Так пахнет встающее над горами солнце...


СМОТРИТЕЛЬ


Прежде в этом городе часто случалась весна. В марте, когда с высоких крыш сходил снег и солнце прогревало кровельное железо, нельзя было удержаться, чтобы не вскарабкаться по пожарной лестнице. С высоты был виден покинутый город, и в первую свою весну смотритель долго и недоверчиво озирал его в бинокль, пока не убедился в своём одиночестве. Внизу были тёмные колодцы дворов, сырые стены с обвалами штукатурки и никем не потревоженные за зиму сугробы. А здесь, наверху, из открытых слуховых окон тянуло сухим голубиным помётом, и влажный ветер доносил с реки запах тающего льда...

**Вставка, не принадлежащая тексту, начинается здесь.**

$ cat config.mk
export PLATFORM = sky130hd
export DESIGN_NAME = adder_10_unit
export DESIGN_NICKNAME = d
export VERILOG_FILES = /design/src/rtl/adder_10_pkg.sv /design/src/rtl/adder_10_stage.sv /design/src/rtl/adder_10_unit.sv
export SDC_FILE = /design/constraint.sdc
export NUM_CORES = 1
export LEC_CHECK = 0
export CAP_MARGIN = 10
export CORE_AREA = 2 2 39 41
export DETAILED_ROUTE_END_ITERATION = 16
export DIE_AREA = 0 0 41 43
export GPL_TIMING_DRIVEN = 0
export PLACE_DENSITY = 0.49
export SLEW_MARGIN = 20
export SYNTH_ARGS = -nofsm -noshare
export SYNTH_HDL_FRONTEND = slang
export SYNTH_SLANG_ARGS = --single-unit
$ cat constraint.sdc
create_clock -name clk -period 0.95 [get_ports clk]
set_clock_uncertainty 0.2 [all_clocks]
set_input_delay 0.1425 -clock clk [delete_from_list [all_inputs] [get_ports clk]]
set_output_delay 0.1425 -clock clk [all_outputs]
set_load 0.1 [all_outputs]
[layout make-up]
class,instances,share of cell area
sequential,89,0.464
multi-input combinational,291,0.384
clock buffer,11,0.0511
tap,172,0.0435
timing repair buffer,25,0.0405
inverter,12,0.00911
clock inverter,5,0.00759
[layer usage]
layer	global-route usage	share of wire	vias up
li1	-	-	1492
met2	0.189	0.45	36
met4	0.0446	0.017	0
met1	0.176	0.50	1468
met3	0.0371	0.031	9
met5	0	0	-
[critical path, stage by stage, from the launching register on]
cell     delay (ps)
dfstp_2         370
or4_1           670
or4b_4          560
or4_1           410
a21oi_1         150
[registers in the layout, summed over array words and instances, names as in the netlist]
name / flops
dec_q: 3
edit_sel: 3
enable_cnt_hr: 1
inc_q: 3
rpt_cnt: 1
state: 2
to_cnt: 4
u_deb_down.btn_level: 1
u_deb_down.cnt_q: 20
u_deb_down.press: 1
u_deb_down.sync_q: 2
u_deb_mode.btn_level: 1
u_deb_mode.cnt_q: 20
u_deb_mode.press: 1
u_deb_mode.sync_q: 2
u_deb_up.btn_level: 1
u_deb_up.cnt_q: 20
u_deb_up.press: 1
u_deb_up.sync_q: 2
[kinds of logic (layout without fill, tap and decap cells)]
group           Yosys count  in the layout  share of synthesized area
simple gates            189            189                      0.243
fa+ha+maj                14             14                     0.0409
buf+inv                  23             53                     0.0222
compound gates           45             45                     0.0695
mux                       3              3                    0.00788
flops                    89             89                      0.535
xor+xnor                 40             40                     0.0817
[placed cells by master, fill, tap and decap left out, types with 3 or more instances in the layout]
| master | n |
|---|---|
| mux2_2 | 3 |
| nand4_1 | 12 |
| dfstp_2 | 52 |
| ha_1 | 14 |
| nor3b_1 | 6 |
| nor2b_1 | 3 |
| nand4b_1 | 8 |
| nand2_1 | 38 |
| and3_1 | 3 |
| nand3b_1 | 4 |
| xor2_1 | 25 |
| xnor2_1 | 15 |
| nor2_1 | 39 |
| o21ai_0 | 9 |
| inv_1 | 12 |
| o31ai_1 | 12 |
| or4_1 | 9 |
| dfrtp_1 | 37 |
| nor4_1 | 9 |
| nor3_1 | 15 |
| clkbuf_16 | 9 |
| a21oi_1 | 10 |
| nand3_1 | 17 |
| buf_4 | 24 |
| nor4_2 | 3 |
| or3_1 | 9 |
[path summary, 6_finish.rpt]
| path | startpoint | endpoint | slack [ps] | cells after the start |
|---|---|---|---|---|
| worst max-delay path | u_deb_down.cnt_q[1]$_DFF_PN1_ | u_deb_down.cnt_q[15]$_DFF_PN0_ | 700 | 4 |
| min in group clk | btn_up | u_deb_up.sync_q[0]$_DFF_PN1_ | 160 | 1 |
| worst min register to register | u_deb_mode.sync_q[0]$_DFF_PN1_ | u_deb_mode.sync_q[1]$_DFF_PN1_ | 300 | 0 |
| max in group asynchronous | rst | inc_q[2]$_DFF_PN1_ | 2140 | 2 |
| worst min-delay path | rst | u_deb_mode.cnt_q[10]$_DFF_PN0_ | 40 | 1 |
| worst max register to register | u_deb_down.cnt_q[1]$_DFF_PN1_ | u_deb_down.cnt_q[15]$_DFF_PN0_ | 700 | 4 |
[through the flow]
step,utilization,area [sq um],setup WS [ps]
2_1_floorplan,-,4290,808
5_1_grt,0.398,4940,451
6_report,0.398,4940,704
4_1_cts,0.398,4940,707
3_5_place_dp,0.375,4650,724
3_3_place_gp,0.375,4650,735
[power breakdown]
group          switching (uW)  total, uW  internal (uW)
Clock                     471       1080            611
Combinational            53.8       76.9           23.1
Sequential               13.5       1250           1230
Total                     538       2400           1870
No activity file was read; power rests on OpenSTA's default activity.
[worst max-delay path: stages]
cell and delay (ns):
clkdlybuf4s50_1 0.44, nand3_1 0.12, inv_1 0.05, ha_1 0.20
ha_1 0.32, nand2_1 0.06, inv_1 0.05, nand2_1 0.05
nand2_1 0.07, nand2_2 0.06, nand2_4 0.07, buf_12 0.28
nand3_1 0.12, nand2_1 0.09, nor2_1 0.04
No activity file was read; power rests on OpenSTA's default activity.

Когда-то над рекой прогрохотал последний поезд. Уехавший в нём так и не полюбил данный ему город. Он даже попытался описать свою нелюбовь, но оказалось, что город умеет защищаться, - и обломилось служившее десятилетие перо. Можно, конечно, возмутиться: это возмутительно! Зачем же тогда жил и пользовался? Этим небом, этой канализацией... Замечание в оправдание: выбирал не он. Когда-то давно и вдалеке, томясь на отшибе мечтаемой жизни, юная колдунья загадала себе перемену мест. Она просто ткнула пальцем в крутящийся глобус, и (удивляет нечаянный патриотизм: в самом деле, почему не Африка?) подвернувшийся город до сих пор несёт на себе этот отпечаток. Её выросший сын, собрав на борьбу с ленью остатки родовой магии, долго искал выход из этого дактилоскопического лабиринта, - он даже пытался бежать в обход правил, используя туман. Запотевший аквариум пространства, кисельная вязкость - самое время, одевшись непромокаемо, спуститься по темной лестнице и - кануть... Не удалось ни разу. (Так забавлялся надзиратель - выждав немного, он спускал ветер, и все негодяи вздрагивали застигнутые - -рука ли под юбкой, нога ли за пределами.) И лишь после того, как в одном из тупиков он набрёл на спрятанный секрет, мощь и закрученность лабиринта стали иссякать, а сквозь глухие прежде стены - просвечивать новые силуэты...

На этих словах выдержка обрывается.